*What is needed*. Go through the data and copy each line where the string "cycle" appears.

The input section start

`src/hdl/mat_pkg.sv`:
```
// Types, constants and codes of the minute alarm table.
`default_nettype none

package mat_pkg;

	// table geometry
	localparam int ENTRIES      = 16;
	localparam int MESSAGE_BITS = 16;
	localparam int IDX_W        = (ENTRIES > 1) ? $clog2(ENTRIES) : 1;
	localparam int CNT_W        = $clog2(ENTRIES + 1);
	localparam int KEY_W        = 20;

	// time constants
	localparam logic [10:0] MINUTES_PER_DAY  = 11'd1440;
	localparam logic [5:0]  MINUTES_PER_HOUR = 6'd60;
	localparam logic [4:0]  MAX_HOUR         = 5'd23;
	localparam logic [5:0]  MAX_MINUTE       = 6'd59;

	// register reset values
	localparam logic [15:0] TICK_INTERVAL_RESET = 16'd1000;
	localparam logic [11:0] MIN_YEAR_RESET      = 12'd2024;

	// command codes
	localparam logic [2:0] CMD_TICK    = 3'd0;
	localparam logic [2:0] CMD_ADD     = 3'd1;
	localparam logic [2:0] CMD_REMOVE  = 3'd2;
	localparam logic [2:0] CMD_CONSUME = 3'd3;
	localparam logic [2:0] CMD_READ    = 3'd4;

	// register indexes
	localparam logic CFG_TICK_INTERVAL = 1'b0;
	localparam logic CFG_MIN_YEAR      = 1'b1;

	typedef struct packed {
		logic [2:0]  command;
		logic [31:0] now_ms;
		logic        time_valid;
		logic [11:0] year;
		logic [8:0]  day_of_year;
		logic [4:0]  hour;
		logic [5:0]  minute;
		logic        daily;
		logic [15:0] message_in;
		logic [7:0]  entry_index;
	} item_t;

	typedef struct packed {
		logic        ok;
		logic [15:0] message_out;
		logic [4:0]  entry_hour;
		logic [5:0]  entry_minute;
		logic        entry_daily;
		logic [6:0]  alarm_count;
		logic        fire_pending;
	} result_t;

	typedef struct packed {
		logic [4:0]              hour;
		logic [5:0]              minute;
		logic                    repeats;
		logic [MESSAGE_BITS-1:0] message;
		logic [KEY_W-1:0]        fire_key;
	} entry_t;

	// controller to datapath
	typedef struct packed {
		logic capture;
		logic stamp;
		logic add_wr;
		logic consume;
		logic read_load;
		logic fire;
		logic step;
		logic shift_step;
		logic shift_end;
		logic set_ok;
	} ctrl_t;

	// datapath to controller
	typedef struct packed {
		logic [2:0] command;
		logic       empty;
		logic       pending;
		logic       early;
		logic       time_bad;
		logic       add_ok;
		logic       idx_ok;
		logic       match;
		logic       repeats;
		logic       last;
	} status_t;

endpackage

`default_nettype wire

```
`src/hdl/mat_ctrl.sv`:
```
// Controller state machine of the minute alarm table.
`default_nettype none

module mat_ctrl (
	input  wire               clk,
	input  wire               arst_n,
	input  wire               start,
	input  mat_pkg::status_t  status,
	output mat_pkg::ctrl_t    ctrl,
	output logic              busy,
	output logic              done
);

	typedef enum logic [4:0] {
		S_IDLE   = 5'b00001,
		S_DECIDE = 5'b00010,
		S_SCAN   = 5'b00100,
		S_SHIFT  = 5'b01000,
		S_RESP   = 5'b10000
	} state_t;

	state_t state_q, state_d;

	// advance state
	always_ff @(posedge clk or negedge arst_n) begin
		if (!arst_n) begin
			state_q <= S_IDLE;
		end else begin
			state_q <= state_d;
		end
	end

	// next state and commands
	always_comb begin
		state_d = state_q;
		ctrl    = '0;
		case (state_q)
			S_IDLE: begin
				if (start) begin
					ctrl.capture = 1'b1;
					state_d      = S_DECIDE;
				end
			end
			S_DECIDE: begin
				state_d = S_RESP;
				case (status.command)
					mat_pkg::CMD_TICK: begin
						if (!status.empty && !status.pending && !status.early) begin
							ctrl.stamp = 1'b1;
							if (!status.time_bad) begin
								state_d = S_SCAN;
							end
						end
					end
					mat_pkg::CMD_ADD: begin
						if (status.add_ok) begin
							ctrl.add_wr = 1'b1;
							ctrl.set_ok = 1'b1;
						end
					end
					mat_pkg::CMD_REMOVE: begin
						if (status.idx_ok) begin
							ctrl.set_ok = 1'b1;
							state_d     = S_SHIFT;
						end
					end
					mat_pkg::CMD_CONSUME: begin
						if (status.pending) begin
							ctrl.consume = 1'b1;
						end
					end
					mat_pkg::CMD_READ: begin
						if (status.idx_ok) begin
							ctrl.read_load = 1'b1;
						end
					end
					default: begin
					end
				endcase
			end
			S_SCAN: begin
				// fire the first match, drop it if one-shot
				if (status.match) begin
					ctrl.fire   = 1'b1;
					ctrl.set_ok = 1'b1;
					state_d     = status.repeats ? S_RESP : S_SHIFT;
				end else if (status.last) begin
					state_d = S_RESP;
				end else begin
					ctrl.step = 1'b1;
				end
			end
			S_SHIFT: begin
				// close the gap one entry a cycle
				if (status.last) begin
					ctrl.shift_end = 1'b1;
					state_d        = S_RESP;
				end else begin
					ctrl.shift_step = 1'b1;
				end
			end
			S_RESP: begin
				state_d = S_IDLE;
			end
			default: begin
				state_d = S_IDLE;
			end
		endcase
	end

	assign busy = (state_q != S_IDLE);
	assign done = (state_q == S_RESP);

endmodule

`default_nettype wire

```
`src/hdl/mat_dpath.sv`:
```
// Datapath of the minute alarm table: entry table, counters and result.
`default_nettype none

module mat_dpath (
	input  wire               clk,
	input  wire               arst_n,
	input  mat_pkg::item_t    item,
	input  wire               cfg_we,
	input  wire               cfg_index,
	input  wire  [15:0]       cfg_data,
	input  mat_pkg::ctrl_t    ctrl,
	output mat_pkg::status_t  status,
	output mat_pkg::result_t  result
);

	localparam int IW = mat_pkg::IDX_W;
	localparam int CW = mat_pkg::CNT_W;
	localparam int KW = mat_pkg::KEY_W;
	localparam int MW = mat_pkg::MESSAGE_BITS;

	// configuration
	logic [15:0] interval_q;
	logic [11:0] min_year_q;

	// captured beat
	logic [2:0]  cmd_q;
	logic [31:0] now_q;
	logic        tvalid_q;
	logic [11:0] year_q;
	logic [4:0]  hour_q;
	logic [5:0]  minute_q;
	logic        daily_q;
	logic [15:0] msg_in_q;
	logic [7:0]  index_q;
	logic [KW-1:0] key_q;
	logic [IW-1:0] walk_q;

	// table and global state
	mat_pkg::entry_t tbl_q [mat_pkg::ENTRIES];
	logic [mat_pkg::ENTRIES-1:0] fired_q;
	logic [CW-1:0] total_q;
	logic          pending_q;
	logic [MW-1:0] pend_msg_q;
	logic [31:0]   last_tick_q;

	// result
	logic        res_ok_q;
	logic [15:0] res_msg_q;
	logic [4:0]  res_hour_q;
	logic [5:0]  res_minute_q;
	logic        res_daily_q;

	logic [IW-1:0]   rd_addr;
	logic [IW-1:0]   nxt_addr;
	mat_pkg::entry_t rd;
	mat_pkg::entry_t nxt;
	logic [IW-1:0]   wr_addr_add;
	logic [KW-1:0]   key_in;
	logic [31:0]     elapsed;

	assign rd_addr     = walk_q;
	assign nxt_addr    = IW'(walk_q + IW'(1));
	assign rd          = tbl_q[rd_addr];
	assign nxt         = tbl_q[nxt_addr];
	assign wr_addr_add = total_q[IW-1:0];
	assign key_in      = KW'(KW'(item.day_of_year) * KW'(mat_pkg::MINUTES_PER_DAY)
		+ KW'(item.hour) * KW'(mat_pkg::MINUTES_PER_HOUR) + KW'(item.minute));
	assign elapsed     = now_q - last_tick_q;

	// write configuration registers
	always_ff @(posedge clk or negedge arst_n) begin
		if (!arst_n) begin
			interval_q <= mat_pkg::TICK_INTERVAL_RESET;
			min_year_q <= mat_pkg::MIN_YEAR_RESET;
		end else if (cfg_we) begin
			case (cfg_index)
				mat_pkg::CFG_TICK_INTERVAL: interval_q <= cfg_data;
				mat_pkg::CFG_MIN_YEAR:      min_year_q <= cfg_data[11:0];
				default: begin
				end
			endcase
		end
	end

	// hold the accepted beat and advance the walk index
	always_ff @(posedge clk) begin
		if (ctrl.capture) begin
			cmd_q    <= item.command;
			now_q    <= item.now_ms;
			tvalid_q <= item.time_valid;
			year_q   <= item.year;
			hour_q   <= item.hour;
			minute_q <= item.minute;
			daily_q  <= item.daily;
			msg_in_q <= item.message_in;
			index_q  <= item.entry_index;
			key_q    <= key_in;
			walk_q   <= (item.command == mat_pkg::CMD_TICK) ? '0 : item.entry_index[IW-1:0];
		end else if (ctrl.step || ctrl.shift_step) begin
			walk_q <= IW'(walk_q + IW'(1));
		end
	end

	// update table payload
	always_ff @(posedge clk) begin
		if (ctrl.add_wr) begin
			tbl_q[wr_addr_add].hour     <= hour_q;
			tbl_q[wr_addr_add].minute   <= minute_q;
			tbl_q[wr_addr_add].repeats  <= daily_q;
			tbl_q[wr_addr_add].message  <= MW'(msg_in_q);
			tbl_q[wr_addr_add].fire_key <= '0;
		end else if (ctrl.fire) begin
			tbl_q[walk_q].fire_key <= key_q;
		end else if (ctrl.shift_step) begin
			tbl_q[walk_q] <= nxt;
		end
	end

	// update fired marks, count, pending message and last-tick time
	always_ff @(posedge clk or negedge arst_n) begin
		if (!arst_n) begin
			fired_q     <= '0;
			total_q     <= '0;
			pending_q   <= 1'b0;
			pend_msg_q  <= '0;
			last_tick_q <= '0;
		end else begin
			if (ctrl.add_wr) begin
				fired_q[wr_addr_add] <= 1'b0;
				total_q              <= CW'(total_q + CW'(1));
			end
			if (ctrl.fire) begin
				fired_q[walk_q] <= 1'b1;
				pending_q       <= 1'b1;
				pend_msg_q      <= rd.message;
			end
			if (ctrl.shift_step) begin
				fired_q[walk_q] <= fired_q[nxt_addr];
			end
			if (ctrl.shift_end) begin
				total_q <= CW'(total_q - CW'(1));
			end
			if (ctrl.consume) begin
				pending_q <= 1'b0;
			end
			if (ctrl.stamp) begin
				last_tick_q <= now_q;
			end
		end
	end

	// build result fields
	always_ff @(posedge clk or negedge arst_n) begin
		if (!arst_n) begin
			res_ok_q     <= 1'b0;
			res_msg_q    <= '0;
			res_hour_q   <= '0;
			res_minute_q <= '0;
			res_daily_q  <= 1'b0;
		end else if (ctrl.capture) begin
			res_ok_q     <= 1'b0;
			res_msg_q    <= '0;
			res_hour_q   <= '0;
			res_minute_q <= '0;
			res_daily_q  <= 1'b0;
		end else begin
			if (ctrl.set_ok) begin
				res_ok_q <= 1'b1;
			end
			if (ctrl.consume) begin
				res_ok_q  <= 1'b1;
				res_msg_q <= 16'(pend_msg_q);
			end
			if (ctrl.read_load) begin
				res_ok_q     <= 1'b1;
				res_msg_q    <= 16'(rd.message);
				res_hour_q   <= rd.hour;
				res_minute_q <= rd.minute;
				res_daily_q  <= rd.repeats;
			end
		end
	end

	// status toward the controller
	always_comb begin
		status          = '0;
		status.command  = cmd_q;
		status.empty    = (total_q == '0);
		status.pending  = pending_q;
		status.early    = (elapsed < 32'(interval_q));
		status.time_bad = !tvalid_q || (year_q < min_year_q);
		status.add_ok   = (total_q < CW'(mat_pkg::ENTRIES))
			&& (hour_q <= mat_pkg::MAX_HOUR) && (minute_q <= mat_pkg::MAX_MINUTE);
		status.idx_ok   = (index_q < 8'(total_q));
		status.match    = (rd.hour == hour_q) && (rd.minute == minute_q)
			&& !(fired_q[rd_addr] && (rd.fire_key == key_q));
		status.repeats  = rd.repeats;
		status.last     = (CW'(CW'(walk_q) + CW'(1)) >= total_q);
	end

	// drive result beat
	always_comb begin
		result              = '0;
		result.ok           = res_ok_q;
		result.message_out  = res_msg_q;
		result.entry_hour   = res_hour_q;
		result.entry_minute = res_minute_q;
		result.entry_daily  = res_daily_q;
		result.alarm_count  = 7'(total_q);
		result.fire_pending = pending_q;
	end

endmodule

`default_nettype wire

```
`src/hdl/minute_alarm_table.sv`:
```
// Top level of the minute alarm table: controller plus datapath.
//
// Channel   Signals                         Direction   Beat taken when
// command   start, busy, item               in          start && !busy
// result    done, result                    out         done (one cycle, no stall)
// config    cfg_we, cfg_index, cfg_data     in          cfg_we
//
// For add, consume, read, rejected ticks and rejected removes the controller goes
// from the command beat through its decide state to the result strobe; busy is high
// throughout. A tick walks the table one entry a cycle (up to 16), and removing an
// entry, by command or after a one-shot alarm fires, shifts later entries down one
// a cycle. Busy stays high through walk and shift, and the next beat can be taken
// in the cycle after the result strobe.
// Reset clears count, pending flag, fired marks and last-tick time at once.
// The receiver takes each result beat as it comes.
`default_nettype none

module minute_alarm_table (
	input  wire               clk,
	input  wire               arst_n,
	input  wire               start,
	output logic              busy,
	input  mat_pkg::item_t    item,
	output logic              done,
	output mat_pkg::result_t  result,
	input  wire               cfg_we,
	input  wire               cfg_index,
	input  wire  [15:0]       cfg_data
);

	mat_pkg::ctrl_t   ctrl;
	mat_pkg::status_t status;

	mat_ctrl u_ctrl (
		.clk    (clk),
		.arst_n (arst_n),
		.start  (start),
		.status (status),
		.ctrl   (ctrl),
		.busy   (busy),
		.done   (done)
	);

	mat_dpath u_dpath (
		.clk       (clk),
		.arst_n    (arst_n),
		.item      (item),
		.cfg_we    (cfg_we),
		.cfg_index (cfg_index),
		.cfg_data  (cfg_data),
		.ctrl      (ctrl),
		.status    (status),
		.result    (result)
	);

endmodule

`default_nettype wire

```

The input section end
The input section start

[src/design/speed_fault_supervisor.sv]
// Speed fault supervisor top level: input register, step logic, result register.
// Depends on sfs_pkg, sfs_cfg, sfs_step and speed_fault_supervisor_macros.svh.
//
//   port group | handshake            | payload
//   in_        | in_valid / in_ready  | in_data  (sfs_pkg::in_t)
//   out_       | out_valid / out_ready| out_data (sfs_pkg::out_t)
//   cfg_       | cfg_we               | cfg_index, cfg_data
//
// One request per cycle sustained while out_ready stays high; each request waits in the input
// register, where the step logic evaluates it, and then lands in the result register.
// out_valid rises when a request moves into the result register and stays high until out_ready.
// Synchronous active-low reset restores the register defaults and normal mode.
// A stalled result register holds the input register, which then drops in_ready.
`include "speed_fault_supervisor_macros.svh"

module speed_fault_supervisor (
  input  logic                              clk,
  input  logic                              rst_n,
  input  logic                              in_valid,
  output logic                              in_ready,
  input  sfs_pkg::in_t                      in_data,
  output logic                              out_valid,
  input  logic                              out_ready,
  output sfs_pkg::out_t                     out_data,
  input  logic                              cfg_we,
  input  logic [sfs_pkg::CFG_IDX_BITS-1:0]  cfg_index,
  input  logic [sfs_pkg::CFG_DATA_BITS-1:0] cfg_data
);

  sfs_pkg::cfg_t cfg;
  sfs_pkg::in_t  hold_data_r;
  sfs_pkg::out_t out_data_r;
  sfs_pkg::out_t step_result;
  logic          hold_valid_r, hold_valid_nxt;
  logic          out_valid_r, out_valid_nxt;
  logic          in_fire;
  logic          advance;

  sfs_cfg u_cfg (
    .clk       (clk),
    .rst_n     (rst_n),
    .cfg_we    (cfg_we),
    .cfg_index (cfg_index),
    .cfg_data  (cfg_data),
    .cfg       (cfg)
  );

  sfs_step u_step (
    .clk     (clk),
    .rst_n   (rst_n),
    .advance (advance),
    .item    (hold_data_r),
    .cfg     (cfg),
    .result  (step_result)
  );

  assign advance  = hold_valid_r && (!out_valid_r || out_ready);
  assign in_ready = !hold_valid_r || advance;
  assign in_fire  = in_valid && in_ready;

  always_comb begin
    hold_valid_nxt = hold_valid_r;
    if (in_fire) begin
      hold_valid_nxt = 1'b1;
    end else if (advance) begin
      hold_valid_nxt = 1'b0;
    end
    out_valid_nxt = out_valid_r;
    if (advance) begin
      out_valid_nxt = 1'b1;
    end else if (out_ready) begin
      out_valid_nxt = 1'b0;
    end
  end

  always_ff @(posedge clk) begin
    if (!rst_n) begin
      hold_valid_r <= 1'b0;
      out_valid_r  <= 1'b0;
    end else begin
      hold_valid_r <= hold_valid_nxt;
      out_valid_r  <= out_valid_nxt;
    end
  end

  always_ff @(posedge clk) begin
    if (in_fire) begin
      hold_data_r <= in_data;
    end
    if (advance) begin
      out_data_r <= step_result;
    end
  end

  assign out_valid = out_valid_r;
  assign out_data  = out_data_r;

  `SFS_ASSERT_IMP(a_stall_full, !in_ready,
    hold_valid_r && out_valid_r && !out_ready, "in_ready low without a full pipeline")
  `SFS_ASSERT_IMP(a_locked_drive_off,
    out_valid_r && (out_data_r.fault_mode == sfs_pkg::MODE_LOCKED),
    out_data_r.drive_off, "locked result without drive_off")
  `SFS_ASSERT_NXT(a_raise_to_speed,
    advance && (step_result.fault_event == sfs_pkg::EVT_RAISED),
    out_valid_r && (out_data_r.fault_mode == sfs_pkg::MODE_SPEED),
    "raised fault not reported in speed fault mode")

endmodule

The input section end

*Answer area*.
				// close the gap one entry a cycle
// result    done, result                    out         done (one cycle, no stall)
// throughout. A tick walks the table one entry a cycle (up to 16), and removing an
// a cycle. Busy stays high through walk and shift, and the next beat can be taken
// in the cycle after the result strobe.
// One request per cycle sustained while out_ready stays high; each request waits in the input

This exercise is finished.